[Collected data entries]
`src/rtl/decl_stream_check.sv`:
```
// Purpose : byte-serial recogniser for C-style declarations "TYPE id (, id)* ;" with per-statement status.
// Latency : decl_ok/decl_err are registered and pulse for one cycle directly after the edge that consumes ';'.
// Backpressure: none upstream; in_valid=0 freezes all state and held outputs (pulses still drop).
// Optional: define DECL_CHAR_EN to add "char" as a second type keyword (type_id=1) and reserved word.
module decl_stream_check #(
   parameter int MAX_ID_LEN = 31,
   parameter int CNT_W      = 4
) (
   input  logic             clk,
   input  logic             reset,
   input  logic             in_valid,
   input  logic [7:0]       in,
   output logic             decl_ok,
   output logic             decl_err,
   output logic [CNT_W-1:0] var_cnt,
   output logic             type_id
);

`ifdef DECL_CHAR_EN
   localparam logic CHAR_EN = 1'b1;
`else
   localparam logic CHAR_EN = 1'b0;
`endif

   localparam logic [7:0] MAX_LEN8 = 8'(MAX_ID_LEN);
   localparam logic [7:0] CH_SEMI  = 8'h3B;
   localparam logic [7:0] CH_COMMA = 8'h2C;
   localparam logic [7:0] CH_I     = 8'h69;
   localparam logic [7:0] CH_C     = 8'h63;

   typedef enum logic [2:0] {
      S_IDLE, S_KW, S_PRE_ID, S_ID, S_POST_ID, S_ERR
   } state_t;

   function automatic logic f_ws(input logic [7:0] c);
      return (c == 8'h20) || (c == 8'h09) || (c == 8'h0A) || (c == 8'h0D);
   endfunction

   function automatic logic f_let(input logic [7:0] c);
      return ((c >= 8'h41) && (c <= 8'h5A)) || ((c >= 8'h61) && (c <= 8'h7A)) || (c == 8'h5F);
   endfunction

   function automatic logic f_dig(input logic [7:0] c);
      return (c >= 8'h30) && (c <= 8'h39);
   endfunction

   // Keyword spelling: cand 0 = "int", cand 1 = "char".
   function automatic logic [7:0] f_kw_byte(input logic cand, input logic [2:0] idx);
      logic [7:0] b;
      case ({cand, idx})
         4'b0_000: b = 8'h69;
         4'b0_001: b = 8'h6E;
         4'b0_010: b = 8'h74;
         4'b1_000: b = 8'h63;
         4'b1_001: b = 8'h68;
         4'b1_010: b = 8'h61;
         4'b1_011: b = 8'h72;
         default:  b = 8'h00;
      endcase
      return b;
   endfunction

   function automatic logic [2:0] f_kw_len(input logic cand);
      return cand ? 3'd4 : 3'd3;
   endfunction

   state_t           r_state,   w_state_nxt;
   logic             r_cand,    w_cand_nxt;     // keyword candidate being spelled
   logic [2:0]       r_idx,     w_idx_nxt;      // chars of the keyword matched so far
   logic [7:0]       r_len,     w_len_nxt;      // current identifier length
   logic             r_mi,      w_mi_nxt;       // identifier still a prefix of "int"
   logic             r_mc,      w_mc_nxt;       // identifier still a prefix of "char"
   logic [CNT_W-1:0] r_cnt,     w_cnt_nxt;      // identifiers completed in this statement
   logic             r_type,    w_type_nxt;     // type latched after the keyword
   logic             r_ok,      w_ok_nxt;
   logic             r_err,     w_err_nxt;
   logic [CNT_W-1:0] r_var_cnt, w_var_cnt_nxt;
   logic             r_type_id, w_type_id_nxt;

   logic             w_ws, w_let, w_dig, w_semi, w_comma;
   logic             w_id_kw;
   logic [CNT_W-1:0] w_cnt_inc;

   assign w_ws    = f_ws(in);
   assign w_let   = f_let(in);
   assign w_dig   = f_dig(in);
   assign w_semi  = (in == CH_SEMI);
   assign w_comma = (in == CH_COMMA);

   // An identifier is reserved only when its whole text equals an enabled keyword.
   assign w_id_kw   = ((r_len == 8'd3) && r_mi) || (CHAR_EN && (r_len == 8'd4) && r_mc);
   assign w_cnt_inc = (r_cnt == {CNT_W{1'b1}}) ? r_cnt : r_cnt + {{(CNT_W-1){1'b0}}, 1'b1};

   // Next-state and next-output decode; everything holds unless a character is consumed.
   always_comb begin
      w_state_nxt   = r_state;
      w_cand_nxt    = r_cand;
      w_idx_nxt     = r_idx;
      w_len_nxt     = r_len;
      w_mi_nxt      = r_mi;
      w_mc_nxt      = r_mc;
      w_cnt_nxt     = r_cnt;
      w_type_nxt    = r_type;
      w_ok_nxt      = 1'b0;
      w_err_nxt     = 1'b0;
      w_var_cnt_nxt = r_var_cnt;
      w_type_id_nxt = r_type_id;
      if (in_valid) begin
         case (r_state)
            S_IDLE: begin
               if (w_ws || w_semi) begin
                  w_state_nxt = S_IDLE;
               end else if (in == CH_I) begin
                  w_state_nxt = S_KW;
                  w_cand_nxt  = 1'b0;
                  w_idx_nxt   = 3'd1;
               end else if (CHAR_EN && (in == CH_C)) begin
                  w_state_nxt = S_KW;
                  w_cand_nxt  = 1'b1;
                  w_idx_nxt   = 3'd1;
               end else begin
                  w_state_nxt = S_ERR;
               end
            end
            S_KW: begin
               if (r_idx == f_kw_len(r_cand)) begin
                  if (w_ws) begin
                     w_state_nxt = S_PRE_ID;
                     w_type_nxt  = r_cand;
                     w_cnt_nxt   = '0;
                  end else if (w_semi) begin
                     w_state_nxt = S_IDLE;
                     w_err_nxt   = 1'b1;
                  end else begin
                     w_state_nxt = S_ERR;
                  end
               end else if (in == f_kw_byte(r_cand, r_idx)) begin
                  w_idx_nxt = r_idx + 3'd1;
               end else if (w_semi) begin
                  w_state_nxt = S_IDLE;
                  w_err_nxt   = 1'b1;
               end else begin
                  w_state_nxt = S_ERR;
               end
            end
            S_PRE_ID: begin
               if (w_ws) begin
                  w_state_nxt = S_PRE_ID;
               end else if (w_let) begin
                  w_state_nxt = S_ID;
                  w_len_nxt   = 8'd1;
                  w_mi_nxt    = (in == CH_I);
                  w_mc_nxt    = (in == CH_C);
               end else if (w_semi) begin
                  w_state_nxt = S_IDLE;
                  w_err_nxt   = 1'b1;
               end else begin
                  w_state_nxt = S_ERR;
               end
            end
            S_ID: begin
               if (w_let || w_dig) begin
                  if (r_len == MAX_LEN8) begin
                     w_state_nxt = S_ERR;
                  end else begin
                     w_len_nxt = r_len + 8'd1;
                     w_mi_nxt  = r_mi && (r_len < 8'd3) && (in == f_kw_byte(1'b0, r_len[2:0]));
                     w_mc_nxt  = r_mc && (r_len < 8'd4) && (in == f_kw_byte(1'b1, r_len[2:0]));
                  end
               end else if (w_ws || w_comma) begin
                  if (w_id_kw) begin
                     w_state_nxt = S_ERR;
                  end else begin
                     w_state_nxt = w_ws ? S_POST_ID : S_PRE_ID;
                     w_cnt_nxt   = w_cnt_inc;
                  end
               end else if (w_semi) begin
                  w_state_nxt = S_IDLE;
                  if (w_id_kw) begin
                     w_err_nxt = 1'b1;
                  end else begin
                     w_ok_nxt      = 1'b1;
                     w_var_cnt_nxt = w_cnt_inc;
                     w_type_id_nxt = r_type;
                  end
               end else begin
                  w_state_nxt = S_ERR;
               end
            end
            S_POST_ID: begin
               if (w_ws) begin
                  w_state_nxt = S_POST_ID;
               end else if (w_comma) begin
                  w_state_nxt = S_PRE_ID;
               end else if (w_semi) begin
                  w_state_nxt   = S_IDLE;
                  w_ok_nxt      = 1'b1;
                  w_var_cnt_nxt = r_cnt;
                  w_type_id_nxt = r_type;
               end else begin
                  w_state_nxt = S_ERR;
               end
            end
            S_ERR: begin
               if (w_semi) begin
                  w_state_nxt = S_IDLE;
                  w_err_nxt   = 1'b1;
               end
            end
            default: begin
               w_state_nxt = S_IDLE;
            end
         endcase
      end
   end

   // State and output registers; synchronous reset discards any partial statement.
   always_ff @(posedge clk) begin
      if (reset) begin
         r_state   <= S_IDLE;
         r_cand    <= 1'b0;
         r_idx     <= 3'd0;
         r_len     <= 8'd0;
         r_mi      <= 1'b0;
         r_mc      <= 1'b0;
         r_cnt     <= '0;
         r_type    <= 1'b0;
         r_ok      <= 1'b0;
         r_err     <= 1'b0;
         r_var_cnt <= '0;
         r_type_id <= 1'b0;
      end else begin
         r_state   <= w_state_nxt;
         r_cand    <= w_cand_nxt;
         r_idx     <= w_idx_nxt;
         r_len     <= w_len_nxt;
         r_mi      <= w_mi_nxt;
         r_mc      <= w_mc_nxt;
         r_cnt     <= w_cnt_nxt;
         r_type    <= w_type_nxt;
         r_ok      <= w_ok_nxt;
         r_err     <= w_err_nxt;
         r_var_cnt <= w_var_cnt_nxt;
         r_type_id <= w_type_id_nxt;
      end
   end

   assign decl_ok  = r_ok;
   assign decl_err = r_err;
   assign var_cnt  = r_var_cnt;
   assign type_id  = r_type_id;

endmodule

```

==

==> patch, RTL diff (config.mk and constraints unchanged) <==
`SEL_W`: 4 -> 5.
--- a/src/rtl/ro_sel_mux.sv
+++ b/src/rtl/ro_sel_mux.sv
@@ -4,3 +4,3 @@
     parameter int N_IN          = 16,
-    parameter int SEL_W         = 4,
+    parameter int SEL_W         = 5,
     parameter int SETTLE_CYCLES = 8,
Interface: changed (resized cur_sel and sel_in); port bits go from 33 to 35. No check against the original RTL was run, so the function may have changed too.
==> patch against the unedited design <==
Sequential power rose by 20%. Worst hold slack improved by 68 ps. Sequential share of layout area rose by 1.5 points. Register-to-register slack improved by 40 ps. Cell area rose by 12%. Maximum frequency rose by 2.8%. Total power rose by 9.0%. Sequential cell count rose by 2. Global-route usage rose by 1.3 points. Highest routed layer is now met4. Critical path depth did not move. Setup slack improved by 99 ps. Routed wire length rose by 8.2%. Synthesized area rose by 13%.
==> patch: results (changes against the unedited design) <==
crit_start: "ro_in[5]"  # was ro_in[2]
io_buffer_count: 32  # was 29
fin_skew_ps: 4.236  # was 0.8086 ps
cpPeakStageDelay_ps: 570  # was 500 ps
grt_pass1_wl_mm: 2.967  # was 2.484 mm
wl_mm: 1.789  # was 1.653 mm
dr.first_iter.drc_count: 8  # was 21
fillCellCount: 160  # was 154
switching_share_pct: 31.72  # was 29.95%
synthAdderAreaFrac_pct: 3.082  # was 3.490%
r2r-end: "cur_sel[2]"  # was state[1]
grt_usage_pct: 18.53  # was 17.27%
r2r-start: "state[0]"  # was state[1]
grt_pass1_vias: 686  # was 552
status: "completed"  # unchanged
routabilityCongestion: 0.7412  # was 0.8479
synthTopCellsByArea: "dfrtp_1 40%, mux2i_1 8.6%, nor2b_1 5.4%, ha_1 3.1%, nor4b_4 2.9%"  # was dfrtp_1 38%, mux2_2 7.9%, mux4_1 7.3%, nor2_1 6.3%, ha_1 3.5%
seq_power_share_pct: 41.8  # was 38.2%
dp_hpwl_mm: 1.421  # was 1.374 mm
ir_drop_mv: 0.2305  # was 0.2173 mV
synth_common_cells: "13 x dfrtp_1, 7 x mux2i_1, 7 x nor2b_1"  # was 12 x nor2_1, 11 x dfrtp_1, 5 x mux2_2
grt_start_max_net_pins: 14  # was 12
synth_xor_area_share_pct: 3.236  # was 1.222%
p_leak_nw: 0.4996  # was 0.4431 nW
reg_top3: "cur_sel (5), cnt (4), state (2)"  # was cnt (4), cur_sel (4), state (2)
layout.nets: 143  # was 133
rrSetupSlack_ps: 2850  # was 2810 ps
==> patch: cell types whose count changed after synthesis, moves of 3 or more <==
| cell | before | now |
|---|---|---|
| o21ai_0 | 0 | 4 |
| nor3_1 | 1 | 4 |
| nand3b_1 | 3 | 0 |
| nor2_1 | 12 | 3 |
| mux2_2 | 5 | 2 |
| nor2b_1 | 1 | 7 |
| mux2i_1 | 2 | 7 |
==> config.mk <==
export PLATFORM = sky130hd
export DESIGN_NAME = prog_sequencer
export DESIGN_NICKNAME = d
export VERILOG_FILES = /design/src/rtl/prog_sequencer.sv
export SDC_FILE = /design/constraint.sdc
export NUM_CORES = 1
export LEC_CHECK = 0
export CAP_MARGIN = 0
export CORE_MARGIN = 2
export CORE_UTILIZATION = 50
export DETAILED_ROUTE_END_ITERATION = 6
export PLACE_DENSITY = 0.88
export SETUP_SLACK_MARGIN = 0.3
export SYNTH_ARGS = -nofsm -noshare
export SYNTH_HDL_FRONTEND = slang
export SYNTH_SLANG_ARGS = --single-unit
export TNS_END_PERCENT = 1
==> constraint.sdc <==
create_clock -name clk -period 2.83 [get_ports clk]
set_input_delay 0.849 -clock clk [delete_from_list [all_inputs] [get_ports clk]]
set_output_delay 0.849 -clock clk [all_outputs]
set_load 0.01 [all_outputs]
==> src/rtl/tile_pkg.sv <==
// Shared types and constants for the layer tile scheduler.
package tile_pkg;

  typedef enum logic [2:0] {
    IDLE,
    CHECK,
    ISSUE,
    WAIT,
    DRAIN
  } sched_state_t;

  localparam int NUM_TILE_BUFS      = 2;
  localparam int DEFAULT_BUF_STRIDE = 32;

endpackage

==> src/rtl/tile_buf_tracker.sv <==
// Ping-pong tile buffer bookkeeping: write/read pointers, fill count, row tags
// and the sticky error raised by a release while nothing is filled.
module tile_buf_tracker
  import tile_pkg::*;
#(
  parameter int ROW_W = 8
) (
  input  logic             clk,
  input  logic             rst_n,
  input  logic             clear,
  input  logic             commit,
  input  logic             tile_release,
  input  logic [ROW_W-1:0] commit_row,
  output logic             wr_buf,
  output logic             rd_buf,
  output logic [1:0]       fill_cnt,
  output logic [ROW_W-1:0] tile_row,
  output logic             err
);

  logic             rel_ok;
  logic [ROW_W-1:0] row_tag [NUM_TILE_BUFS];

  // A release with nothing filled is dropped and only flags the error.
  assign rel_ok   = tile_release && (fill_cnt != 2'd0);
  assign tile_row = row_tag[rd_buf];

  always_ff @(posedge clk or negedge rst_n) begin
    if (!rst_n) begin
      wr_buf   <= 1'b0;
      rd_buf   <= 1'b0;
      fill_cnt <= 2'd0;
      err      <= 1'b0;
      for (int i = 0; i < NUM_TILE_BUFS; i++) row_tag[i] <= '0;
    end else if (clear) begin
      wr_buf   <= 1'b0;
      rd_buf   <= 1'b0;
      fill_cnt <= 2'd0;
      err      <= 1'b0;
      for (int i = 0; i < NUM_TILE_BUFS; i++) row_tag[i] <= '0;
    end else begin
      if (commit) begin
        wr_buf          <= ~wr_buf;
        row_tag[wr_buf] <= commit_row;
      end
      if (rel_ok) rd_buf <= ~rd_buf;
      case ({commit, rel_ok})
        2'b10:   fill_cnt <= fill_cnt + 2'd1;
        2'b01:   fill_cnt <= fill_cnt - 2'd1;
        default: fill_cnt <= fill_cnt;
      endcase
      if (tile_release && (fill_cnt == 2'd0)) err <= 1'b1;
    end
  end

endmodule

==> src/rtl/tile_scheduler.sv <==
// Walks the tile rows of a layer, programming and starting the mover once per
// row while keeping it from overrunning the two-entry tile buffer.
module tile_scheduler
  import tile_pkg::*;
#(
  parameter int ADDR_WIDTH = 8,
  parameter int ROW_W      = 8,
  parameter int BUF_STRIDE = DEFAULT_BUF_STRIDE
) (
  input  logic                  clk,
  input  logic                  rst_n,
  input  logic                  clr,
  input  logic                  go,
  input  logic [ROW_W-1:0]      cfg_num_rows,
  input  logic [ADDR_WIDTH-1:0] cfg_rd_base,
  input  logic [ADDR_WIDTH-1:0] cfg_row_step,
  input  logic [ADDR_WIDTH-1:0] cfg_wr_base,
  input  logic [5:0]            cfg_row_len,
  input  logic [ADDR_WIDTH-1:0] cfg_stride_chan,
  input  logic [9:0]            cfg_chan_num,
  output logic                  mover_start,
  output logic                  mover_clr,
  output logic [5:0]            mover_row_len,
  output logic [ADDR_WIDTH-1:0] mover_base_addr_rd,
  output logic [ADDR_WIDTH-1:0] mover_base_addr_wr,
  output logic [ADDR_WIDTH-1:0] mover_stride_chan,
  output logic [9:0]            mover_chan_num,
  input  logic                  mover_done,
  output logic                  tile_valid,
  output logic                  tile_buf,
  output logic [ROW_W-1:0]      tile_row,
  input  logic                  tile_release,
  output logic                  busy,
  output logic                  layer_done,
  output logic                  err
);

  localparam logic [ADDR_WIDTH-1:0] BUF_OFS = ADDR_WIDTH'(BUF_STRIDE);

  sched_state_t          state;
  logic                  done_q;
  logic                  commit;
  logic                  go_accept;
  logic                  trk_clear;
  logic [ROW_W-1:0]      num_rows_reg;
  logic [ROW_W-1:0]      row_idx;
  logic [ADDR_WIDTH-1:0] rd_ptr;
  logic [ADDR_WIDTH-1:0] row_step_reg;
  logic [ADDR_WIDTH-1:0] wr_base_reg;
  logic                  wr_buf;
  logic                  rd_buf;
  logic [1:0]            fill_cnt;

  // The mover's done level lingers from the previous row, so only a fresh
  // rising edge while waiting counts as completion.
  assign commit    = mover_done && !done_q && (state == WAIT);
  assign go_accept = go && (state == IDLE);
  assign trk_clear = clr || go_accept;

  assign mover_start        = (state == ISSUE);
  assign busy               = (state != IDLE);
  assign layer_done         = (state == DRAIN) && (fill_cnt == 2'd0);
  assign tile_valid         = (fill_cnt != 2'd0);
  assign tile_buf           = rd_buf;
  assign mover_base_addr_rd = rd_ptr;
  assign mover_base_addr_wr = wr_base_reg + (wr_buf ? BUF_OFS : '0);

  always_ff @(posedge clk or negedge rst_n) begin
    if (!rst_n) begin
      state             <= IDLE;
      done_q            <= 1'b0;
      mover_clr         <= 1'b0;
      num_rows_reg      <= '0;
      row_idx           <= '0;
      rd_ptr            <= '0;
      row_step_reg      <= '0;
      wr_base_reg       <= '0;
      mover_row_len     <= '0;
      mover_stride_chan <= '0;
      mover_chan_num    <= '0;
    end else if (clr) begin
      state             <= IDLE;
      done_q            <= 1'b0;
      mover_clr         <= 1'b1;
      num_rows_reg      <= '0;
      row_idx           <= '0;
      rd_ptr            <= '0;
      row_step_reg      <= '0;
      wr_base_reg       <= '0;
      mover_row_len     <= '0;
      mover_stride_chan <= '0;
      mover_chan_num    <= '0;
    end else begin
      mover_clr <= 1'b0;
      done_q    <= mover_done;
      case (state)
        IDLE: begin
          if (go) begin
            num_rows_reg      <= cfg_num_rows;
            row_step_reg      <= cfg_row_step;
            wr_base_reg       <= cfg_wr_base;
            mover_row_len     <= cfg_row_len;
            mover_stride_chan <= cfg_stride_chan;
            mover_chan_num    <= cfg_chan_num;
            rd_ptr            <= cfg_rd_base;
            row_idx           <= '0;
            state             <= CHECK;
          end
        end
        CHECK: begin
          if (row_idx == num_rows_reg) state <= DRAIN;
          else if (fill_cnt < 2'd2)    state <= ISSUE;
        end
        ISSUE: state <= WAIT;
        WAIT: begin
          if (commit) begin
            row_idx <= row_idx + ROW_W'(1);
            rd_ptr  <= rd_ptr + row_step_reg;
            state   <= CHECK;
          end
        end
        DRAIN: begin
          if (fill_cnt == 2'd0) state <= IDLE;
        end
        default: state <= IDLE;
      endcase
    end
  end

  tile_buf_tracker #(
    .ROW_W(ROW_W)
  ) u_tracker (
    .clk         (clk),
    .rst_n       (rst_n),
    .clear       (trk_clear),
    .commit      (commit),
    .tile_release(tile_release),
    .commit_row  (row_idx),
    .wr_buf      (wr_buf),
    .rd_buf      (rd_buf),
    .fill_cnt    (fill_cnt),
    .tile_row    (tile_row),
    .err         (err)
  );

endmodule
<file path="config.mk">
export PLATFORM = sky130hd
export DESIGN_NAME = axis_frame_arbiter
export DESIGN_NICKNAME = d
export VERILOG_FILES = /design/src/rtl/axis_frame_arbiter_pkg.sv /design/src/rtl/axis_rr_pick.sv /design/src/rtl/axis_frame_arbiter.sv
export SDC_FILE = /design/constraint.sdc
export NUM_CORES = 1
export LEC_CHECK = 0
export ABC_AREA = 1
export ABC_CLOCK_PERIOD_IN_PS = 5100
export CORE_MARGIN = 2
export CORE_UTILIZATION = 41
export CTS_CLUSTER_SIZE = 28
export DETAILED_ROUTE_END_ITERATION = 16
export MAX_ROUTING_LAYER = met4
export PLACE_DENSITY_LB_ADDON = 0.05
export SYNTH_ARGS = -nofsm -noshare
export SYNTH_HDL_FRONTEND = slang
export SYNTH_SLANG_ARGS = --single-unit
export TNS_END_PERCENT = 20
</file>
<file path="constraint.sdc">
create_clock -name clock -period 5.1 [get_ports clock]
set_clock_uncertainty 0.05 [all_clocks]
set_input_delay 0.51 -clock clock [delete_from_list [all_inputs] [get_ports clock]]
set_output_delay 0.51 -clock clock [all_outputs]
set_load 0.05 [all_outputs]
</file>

Description of the task.
Please return the lines above that run from the line containing "patch, RTL diff" to the line containing "patch against the", inclusive, exactly and with no other lines.

Solved exercise.
==> patch, RTL diff (config.mk and constraints unchanged) <==
`SEL_W`: 4 -> 5.
--- a/src/rtl/ro_sel_mux.sv
+++ b/src/rtl/ro_sel_mux.sv
@@ -4,3 +4,3 @@
     parameter int N_IN          = 16,
-    parameter int SEL_W         = 4,
+    parameter int SEL_W         = 5,
     parameter int SETTLE_CYCLES = 8,
Interface: changed (resized cur_sel and sel_in); port bits go from 33 to 35. No check against the original RTL was run, so the function may have changed too.
==> patch against the unedited design <==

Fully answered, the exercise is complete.